Defining the model and loss function

In this exercise, you will train a neural network to predict whether a credit card holder will default. The features and targets you will use to train your network are available in the Python shell as borrower_features and default. You defined the weights and biases in the previous exercise.

Note that the predictions layer is defined as $\sigma(\text{layer1} \times w2 + b2)$, where $\sigma$ is the sigmoid activation, layer1 is a tensor of nodes for the first hidden dense layer, w2 is a tensor of weights, and b2 is the bias tensor.

from sklearn.model_selection import train_test_split

X = df.iloc[:3000 ,1:24].astype(np.float32).to_numpy()
y = df.iloc[:3000, 24].astype(np.float32).to_numpy()
array([1., 1., 0., ..., 0., 1., 0.], dtype=float32)
borrower_features, test_features, borrower_targets, test_targets = train_test_split(X, 
def model(w1, b1, w2, b2, features=borrower_features):
    # Apply relu activation function to layer 1
    layer1 = tf.keras.activations.relu(tf.matmul(features, w1) + b1)
    # Apply Dropout
    dropout = tf.keras.layers.Dropout(0.25)(layer1)
    return tf.keras.activations.sigmoid(tf.matmul(dropout, w2) + b2)

# Define the loss function
def loss_function(w1, b1, w2, b2, features=borrower_features, targets = borrower_targets):
    predictions = model(w1, b1, w2, b2)
    # Pass targets and predictions to the cross entropy loss
    return tf.keras.losses.binary_crossentropy(targets, predictions)

Training neural networks with TensorFlow

In the previous exercise, you defined a model, model(w1, b1, w2, b2, features), and a loss function, loss_function(w1, b1, w2, b2, features, targets), both of which are available to you in this exercise. You will now train the model and then evaluate its performance by predicting default outcomes in a test set, which consists of test_features and test_targets and is available to you.

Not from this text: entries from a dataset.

===== src/rtl/uart_irq_defs.vh =====
// Constants for the serial port interrupt, address-detect and wake block.
`ifndef UART_IRQ_DEFS_VH
`define UART_IRQ_DEFS_VH

`define ADDR_STATUS 2'h0
`define ADDR_CTRL_ONE 2'h1
`define ADDR_CTRL_TWO 2'h2
`define ADDR_DATA 2'h3

`define ST_PARITY 0
`define ST_FRAMING 1
`define ST_OVERRUN 2
`define ST_RX_AVAIL 3
`define ST_TX_EMPTY 4
`define ST_TX_IDLE 5
`define ST_RX_IDLE 6

`define C1_PORT_EN 0
`define C1_NINE_BIT 1
`define C1_PARITY_EN 2
`define C1_PARITY_ODD 3
`define C1_PARITY_TYPE 4
`define C1_RX_TOP 5

`define C2_ADDR_MODE 0
`define C2_RX_IRQ_EN 1
`define C2_TXE_IRQ_EN 2
`define C2_TXI_IRQ_EN 3
`define C2_WAKE_EN 4
`define C2_RX_ON 5
`define C2_PORT_IRQ_EN 6

`define CTRL_ONE_RESET 8'h00
`define CTRL_TWO_RESET 8'h00

`define CLK_PERIOD_NS 25
`define START_TIME_NS 100000
`define START_CYCLES ((`START_TIME_NS + `CLK_PERIOD_NS - 1) / `CLK_PERIOD_NS)

`endif


===== src/rtl/irq_merge.v =====
// Merges the port interrupt sources into one single-cycle low pulse.
`timescale 1ns/1ps
module irq_merge (
  // Clock and reset
  input wire clk_sys_in,
  input wire rst_in,
  // Qualified level sources and event pulses
  input wire [3:0] src_level_in,
  input wire [2:0] src_pulse_in,
  input wire hold_in,
  // Request
  output reg irq_n_out,
  output reg irq_evt_out
);

  reg [3:0] level_prev;
  reg pending;
  wire rise;

  assign rise = |(src_level_in & ~level_prev) | (|src_pulse_in);

  always @(posedge clk_sys_in) begin
    if (rst_in) begin
      level_prev <= 4'h0;
      pending <= 1'b0;
      irq_n_out <= 1'b1;
      irq_evt_out <= 1'b0;
    end else begin
      level_prev <= src_level_in;
      irq_n_out <= 1'b1;
      irq_evt_out <= 1'b0;
      if (hold_in) begin
        pending <= pending | rise;
      end else if (rise || pending) begin
        pending <= 1'b0;
        irq_n_out <= 1'b0;
        irq_evt_out <= 1'b1;
      end
    end
  end

endmodule
[config.mk]
export PLATFORM = sky130hd
export DESIGN_NAME = idc_decoder
export DESIGN_NICKNAME = d
export VERILOG_FILES = /design/src/inc/idc_pkg.sv /design/src/inc/idc_fields_if.sv /design/src/core/idc_phase_gen.sv /design/src/core/idc_field_split.sv /design/src/core/idc_decoder.sv
export VERILOG_INCLUDE_DIRS = /design/src /design/src/inc
export SDC_FILE = /design/constraint.sdc
export NUM_CORES = 1
export LEC_CHECK = 0
export ABC_CLOCK_PERIOD_IN_PS = 1800
export BUFFER_PORTS_ARGS = -buffer_cell sky130_fd_sc_hd__buf_2
export CAP_MARGIN = 20
export CORE_MARGIN = 3
export CORE_UTILIZATION = 30
export DETAILED_ROUTE_END_ITERATION = 8
export PLACE_DENSITY_LB_ADDON = 0.2
export RECOVER_POWER = 25
export SYNTH_ARGS = -nofsm -noshare
export SYNTH_HDL_FRONTEND = slang
export SYNTH_SLANG_ARGS = --single-unit
[constraint.sdc]
create_clock -name mclk -period 1.8 [get_ports mclk]
set_input_delay 0.18 -clock mclk [delete_from_list [all_inputs] [get_ports mclk]]
set_output_delay 0.18 -clock mclk [all_outputs]
set_load 0.03 [all_outputs]
`config.mk`:
```
export PLATFORM = sky130hd
export DESIGN_NAME = dsc_regbank
export DESIGN_NICKNAME = d
export VERILOG_FILES = /design/src/dsc_addr_decode.v /design/src/dsc_ctrl_reg.v /design/src/dsc_regbank.v
export VERILOG_INCLUDE_DIRS = /design/src /design/src/src
export SDC_FILE = /design/constraint.sdc
export NUM_CORES = 1
export LEC_CHECK = 0
export BUFFER_PORTS_ARGS = -buffer_cell sky130_fd_sc_hd__buf_4
export CAP_MARGIN = 40
export CORE_MARGIN = 2
export CORE_UTILIZATION = 25
export CTS_CLUSTER_SIZE = 25
export DETAILED_ROUTE_END_ITERATION = 10
export PLACE_DENSITY = 0.75
export SLEW_MARGIN = 25
export SYNTH_ARGS = -nofsm -noshare
export SYNTH_HDL_FRONTEND = slang
export SYNTH_SLANG_ARGS = --single-unit
export TNS_END_PERCENT = 30
```
`constraint.sdc`:
```
create_clock -name ref_clk_in -period 1.4 [get_ports ref_clk_in]
set_input_delay 0.28 -clock ref_clk_in [delete_from_list [all_inputs] [get_ports ref_clk_in]]
set_output_delay 0.28 -clock ref_clk_in [all_outputs]
set_load 0.005 [all_outputs]
```
`src/dsc_defs.vh`:
```
// constants for the debug identification and secure debug control block
`ifndef DSC_DEFS_VH
`define DSC_DEFS_VH
`define DSC_ADDR_CTRL      32'he000ee08
`define DSC_ADDR_ID4       32'he000efd0
`define DSC_ADDR_ID5       32'he000efd4
`define DSC_ADDR_ID6       32'he000efd8
`define DSC_ADDR_ID7       32'he000efdc
`define DSC_ADDR_ID3       32'he000efec
`define DSC_ALIAS_OFFSET   32'h00020000
`define DSC_BIT_KEY        17
`define DSC_BIT_SECURE     16
`define DSC_BIT_BANK_SEL   1
`define DSC_BIT_BANK_EN    0
`define DSC_FLD_HI_MSB     7
`define DSC_FLD_HI_LSB     4
`define DSC_FLD_LO_MSB     3
`define DSC_FLD_LO_LSB     0
`define DSC_RST_BANK_SEL   1'b0
`define DSC_RST_BANK_EN    1'b0
`define DSC_RST_SECURE     1'b1
`endif

```
`src/dsc_addr_decode.v`:
```
// address decoder: matches the identification words and their alias
`timescale 1ns/1ns
`default_nettype none
`include "dsc_defs.vh"
module dsc_addr_decode
(
  input  wire [31:0] addr_in,        // byte address of the access
  output reg  [2:0]  ident_idx_out,  // 0..4 = word 3,4,5,6,7
  output reg         ident_hit_out,  // primary identification hit
  output reg         alias_hit_out,  // non-secure alias hit
  output wire        ctrl_hit_out    // control register hit
);
  // identification index lookup, shared by primary and alias
  function [3:0] ident_match;
    input [31:0] a;
    begin
      case (a)
        `DSC_ADDR_ID3: ident_match = 4'h8;
        `DSC_ADDR_ID4: ident_match = 4'h9;
        `DSC_ADDR_ID5: ident_match = 4'ha;
        `DSC_ADDR_ID6: ident_match = 4'hb;
        `DSC_ADDR_ID7: ident_match = 4'hc;
        default:       ident_match = 4'h0;
      endcase
    end
  endfunction

  reg [3:0] prim_m; // primary match
  reg [3:0] alias_m; // alias match

  assign ctrl_hit_out = (addr_in == `DSC_ADDR_CTRL);

  // combine primary and alias matches
  always @*
  begin
    prim_m = ident_match(addr_in);
    alias_m = ident_match(addr_in - `DSC_ALIAS_OFFSET);
    ident_hit_out = prim_m[3];
    alias_hit_out = alias_m[3];
    if (prim_m[3])
      ident_idx_out = prim_m[2:0];
    else
      ident_idx_out = alias_m[2:0];
  end
endmodule
`default_nettype wire

```
`src/dsc_ctrl_reg.v`:
```
// debug security control state: secure state, bank select and enable
`timescale 1ns/1ns
`default_nettype none
`include "dsc_defs.vh"
module dsc_ctrl_reg
(
  input  wire        ref_clk_in,        // system clock
  input  wire        rst_n_in,          // cold reset, sync, active low
  input  wire        wr_en_in,          // qualified debugger write
  input  wire [31:0] wdata_in,          // write data
  input  wire        secure_debug_enable_in, // secure debug allowed
  input  wire        halted_in,         // processor halted in debug state
  output wire        secure_state_out,  // current secure state
  output wire [31:0] rdata_out          // read view of the register
);
  reg secure_q;    // current security state
  reg bank_sel_q;  // bank view select
  reg bank_en_q;   // bank view select enable

  // state updates, only on a debugger write while halted
  always @(posedge ref_clk_in)
  begin
    if (!rst_n_in)
    begin
      secure_q   <= `DSC_RST_SECURE;
      bank_sel_q <= `DSC_RST_BANK_SEL;
      bank_en_q  <= `DSC_RST_BANK_EN;
    end
    else if (wr_en_in && halted_in)
    begin
      // secure state needs key written zero and secure debug on
      if (secure_debug_enable_in && !wdata_in[`DSC_BIT_KEY])
        secure_q <= wdata_in[`DSC_BIT_SECURE];
      if (secure_debug_enable_in)
      begin
        bank_sel_q <= wdata_in[`DSC_BIT_BANK_SEL];
        bank_en_q  <= wdata_in[`DSC_BIT_BANK_EN];
      end
    end
  end

  assign secure_state_out = secure_q;

  // read value: key reads one, reserved bits zero
  assign rdata_out = {14'h0000, 1'b1, secure_q, 14'h0000,
                      bank_sel_q & secure_debug_enable_in,
                      bank_en_q | ~secure_debug_enable_in};
endmodule
`default_nettype wire

```
`src/dsc_regbank.v`:
```
// register bank: identification words and secure debug control
`timescale 1ns/1ns
`default_nettype none
`include "dsc_defs.vh"
module dsc_regbank
#(
  parameter       HAS_IDENT      = 1,    // identification scheme present
  parameter       HAS_HALT_DEBUG = 1,    // halting debug present
  parameter       HAS_SECURITY   = 1,    // security extension present
  parameter       HAS_MAIN_EXT   = 1,    // main extension present
  parameter       IDENT_DBG_ONLY = 0,    // hide ids from software (no main ext)
  parameter [3:0] REVISION_AND   = 4'h0, // revision-and field, arbitrary
  parameter [3:0] CUSTOMER_MOD   = 4'h0, // customer modified field, arbitrary
  parameter [3:0] CONTINUATION   = 4'h0  // continuation code, arbitrary
)
(
  input  wire        ref_clk_in,        // system clock
  input  wire        rst_n_in,          // cold reset, sync, active low
  input  wire        req_in,            // access request, one cycle
  input  wire        write_in,          // 1 write, 0 read
  input  wire [31:0] addr_in,           // byte address
  input  wire [31:0] wdata_in,          // write data
  input  wire        privileged_in,     // access is privileged
  input  wire        from_debugger_in,  // access comes from debugger
  input  wire        sw_secure_in,      // software access is secure
  input  wire        secure_debug_enable_in, // from halting control
  input  wire        halted_in,         // processor halted in debug state
  output reg  [31:0] rdata_out,         // read data
  output reg         resp_valid_out,    // answer strobe
  output reg         bus_fault_out,     // bus fault with the answer
  output wire        current_secure_state_out, // security state
  output wire        bank_view_secure_out      // banked view for debugger
);
  wire [2:0]  idx;        // identification index
  wire        id_hit;     // primary identification hit
  wire        al_hit;     // alias hit
  wire        ctl_hit;    // control hit
  wire [31:0] ctl_rdata;  // control read view
  wire        ctl_on;     // control implemented
  wire        id_on;      // identification implemented
  wire        ctl_wr;     // qualified control write
  reg  [31:0] id_word;    // selected identification word
  reg  [31:0] rd_d;       // next read data
  reg         id_vis;     // identification visible to this access

  dsc_addr_decode u_dec
  (
    .addr_in       (addr_in),
    .ident_idx_out (idx),
    .ident_hit_out (id_hit),
    .alias_hit_out (al_hit),
    .ctrl_hit_out  (ctl_hit)
  );

  assign id_on  = (HAS_IDENT != 0) && (HAS_HALT_DEBUG != 0);
  assign ctl_on = (HAS_SECURITY != 0) && (HAS_HALT_DEBUG != 0);
  // control writes only from a privileged debugger access
  assign ctl_wr = req_in && write_in && privileged_in && ctl_hit
                  && from_debugger_in && ctl_on;

  dsc_ctrl_reg u_ctrl
  (
    .ref_clk_in             (ref_clk_in),
    .rst_n_in               (rst_n_in),
    .wr_en_in               (ctl_wr),
    .wdata_in               (wdata_in),
    .secure_debug_enable_in (secure_debug_enable_in),
    .halted_in              (halted_in),
    .secure_state_out       (current_secure_state_out),
    .rdata_out              (ctl_rdata)
  );

  // banked view: non-secure while secure debug is off, else select bit when enabled, else current state
  assign bank_view_secure_out = ctl_rdata[`DSC_BIT_BANK_EN] ?
                                ctl_rdata[`DSC_BIT_BANK_SEL] :
                                current_secure_state_out;

  // identification word contents, one copy for both states
  always @*
  begin
    case (idx)
      3'h0:    id_word = {24'h000000, REVISION_AND, CUSTOMER_MOD};
      3'h1:    id_word = {24'h000000, 4'h0, CONTINUATION};
      default: id_word = 32'h00000000;
    endcase
  end

  // read data selection per access kind
  always @*
  begin
    rd_d = 32'h00000000;
    id_vis = from_debugger_in ||
             !((HAS_MAIN_EXT == 0) && (IDENT_DBG_ONLY != 0));
    if (id_hit && id_on && id_vis)
      rd_d = id_word;
    else if (al_hit && id_on && id_vis && !from_debugger_in && sw_secure_in)
      rd_d = id_word;
    else if (ctl_hit && ctl_on && from_debugger_in)
      rd_d = ctl_rdata;
  end

  // registered answer; writes elsewhere are ignored
  always @(posedge ref_clk_in)
  begin
    if (!rst_n_in)
    begin
      rdata_out      <= 32'h00000000;
      resp_valid_out <= 1'b0;
      bus_fault_out  <= 1'b0;
    end
    else
    begin
      resp_valid_out <= req_in;
      bus_fault_out  <= req_in && !privileged_in;
      if (req_in && !write_in && privileged_in)
        rdata_out <= rd_d;
      else
        rdata_out <= 32'h00000000;
    end
  end
endmodule
`default_nettype wire

```
==> results list <==
* Detailed Route WL: 1.65 mm
* Area fraction in compound gates after synthesis: 0.0108
- Entering global routing, the biggest net connects 8 pins.
- The congestion estimate from routability-driven global placement came to slightly below 0.8.
* Count of flip-flops with a built-in enable after synthesis: 0
- Max clock buf depth: 2
- Number of hold violations in the final report: 0
* Cell leakage power: 0.555 nW
- For this design the ratio of total power to cell area is 559 nW/um^2.
* GRT Total Usage: 0.0994
- Fraction of layout instances using a drive strength above 1: 0.512
* Final worst-path cycle share: 0.965
- The critical path is of the in -> reg type.
- Final Instance Count excl. Fillers: 160
* Summed area of non-filler cells in the final layout: 1100 sq um
- The first global-routing pass estimated around 2.6 mm of wire.
- Row generation in the floorplan step produced 19 rows.
- TritonCTS built the clock tree.
- Input and output buffers added on the ports amount to between 50 and 60.
* N_diodes: 0
- Data on the critical path arrives at its endpoint at 1530 ps.
- Share of synthesized cell area in and, or, nand and nor gates: 0.360
- Hold buffers post-CTS: 0
* Cell at the root of the clock tree: clkbuf_4
- Relative to the synthesized area, the layout overhead comes to 57.7%.
- The number of clock buffers added by TritonCTS is 3.
* Share of the synthesized netlist area taken by xor and xnor gates: 0
* Post-layout total power: 0.614 mW
- Nets@finish: between 200 and 250
- Crit end category: register
- In the routed design, unresolved DRC markers number 0.
* Main combinational cell family by area after synthesis: simple AND/OR/NAND/NOR gates
- Worst IR drop on VDD: 0.550 mV
- Timing would allow up to between 700 and 800 MHz.
- For the final routed database, the setup TNS stands at 0 ps.
- Gate count of the mapped netlist: ~70
- Final hold analysis gives a worst-case slack of 195 ps.
* Fillcell total: 270
- Vert. Die Dim: 56.8 um
* Startpoint of the worst-slack reg-to-reg timing path: u_ctrl.secure_state_out
- Synthesized cell area: 696 sq um
* Synth Area in Adders: 0
* Number of antenna-violating nets in the routed design: 0
- The floorplan step defined a die boundary enclosing approximately 3200 sq um.
- The max-slew violation count is 0.
- Post-synth cell types: 21
- The first detailed-routing pass took 4 iterations.
- Average size of a mapped cell: between 9 and 10 sq um
* Routed length per placed instance: between 10 and 15 um
* Most used flip-flop cell after synthesis: dfxtp_1
* Unrepaired setup endpoints after global routing: yes
- Via count of the first global-routing pass: between 600 and 700
- I/O pins: 109
* Run status: finished, final reports clean
- In this run the worst path has a maximum fanout of 3.
* Share of synthesized area spent on multiplexers: 0.0576
- Number of max-cap violations: 0
* Die Wd: 56.8 um
* Clk_lat worst skew: 250 ps
- Setup violations remaining at the end of the flow were counted as 0.
- In this run the number of H-tree levels came out at 1.
- For this run, the number of Yosys warnings is 0.
* Antenna violations before repair: 0
- Dividing the detail-routed via count by the number of cells gives 4.01.
- In this run, placement finished with an instance count of 154.
- The startpoint identified for the worst hold timing path is privileged_in.
- Clock-pin slew was measured on the worst setup and hold paths at 60 ps.
- After floorplanning, the core was sized to cover 2710 sq um.
- Post-synthesis sequential area ratio: 0.259
* Worst min-delay path category: in -> reg
* CP required: 1580 ps
- Final global-route overflow total: 0
* Detailed Place HPWL: between 1 and 1.5 mm
* Sinks on the clock net: 9
* Worst setup skew after layout: 4.70 ps
- For this block, the initial DRC count from the detailed router was 12.
- In this run the cell area measured after placement is approximately 1000 sq um.
- Category of the worst setup path launch point: input port
- The critical path starts at addr_in[18].
- The initial utilization of the core area, before any placement, comes to 0.257.
- The clock period could shrink to 1350 ps.
* Via count: 641
- Fraction of synthesis flops using an asynchronous set or reset pin: 0
- Synthesis inferred 9 register bits.
[critical path, cell delays in order]
cell and delay (ps):
buf_4 120, nor4_4 270, nand4_2 190, nor4_4 330
buf_4 170, mux2i_1 170
[power breakdown]
group          internal, mW  switching [mW]  total, mW  leakage (nW)
clock                 0.109          0.0842      0.194        0.0150
combinational        0.0994          0.0610      0.160         0.467
sequential            0.259        0.000760      0.260        0.0729
[flip-flops by register name, indices dropped and copies added, names as in the netlist]
register and flops:
u_ctrl.secure_state_out 1, u_ctrl.bank_sel_q 1, resp_valid_out 1, bus_fault_out 1
u_ctrl.bank_en_q 1, rdata_out 4
[timing repair]
action,CTS,global route
setup buffers,0,2
resized for setup,0,6
setup endpoints to repair,0,3
[kinds of logic (layout without fill, tap and decap cells)]
group           Yosys count  after routing
buf+inv                  29             59
simple gates             28             28
flops                     9              9
mux                       4              4
other cells               1             28
compound gates            1              1
[metrics by stage]
stage	worst slack, ps	util
5_1_grt	-36.8	0.405
3_5_place_dp	-225	0.375
6_report	49.7	0.405
4_1_cts	38.7	0.385
2_1_floorplan	20.7	-
3_3_place_gp	-222	0.375
[layout make-up]
class	instances	area, sq um	area share
clock buffer	4	26.3	0.0239
tap	31	38.8	0.0353
inverter	1	3.75	0.00342
multi-input combinational	61	435	0.397
timing repair buffer	54	413	0.376
sequential	9	180	0.164
[per-layer routing]
metal,vias to the layer above,global-route usage,part of all wire
met1,288,0.0960,0.33
met2,43,0.186,0.54
met3,2,0.0300,0.12
met5,-,0,0
li1,308,-,-
met4,0,0.0532,0.012
[synthesized netlist by cell type (2+ instances only)]
master	count	area share
mux2i_1	4	0.058
nor2b_1	4	0.036
and2_1	2	0.018
nor4_4	2	0.061
nor4_2	3	0.054
dfxtp_1	9	0.26
buf_4	28	0.30
nand4_2	2	0.036
and4bb_1	2	0.036
nand2_1	5	0.027
[placed cells by master (no fill, tap or decap), drive strengths merged]
cell	netlist	final
inv	1	1
nor4b	1	1
mux2i	4	4
nor2b	4	4
and4bb	2	2
a21boi	1	1
or3	1	1
nand3	1	1
buf	28	54
nor4bb	1	1
and4b	1	1
dfxtp	9	9
and2	2	2
nand2	5	5
nand4	3	3
clkbuf	0	4
nor4	5	5
and3	1	1
conb	1	28
nor3	1	1
[path summary, 6_finish.rpt]
path / slack [ps] / cells past startpoint / to
max: 50 / 6 / u_ctrl.bank_sel_q
min: 200 / 2 / bus_fault_out
max reg2reg: 760 / 2 / u_ctrl.secure_state_out
min reg2reg: 490 / 2 / u_ctrl.bank_sel_q
(Power assumes the default switching activity.)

The trainable variables are w1, b1, w2, and b2.

opt = tf.keras.optimizers.Adam(learning_rate=0.1, beta_1=0.9, beta_2=0.999, amsgrad=False)
from sklearn.metrics import confusion_matrix

# Train the model
for j in range(1000):
    # Complete the optimizer
    opt.minimize(lambda: loss_function(w1, b1, w2, b2), var_list=[w1, b1, w2, b2])
# Make predictions with model
model_predictions = model(w1, b1, w2, b2, test_features)

# Construct the confusion matrix
confusion_matrix(test_targets.reshape(-1, 1), model_predictions)
array([[575,   8],
       [166,   1]])

Additional : Plot heatmap

import seaborn as sns

def confusion_matrix_plot(default, model_predictions):
    df = pd.DataFrame(np.hstack([default, model_predictions.numpy() > 0.5]),
                      columns = ['Actual','Predicted'])
    confusion_matrix = pd.crosstab(df['Actual'], df['Predicted'], 
                                   rownames=['Actual'], colnames=['Predicted'])
    sns.heatmap(confusion_matrix, cmap="Greys", fmt="d", annot=True, cbar=False)
confusion_matrix_plot(test_targets.reshape(-1, 1), model_predictions)

The diagram shown is called a "confusion matrix." The diagonal elements show the number of correct predictions. The off-diagonal elements show the number of incorrect predictions. We can see that the model performs reasonably-well, but does so by overpredicting non-default. This suggests that we may need to train longer, tune the model's hyperparameters, or change the model's architecture.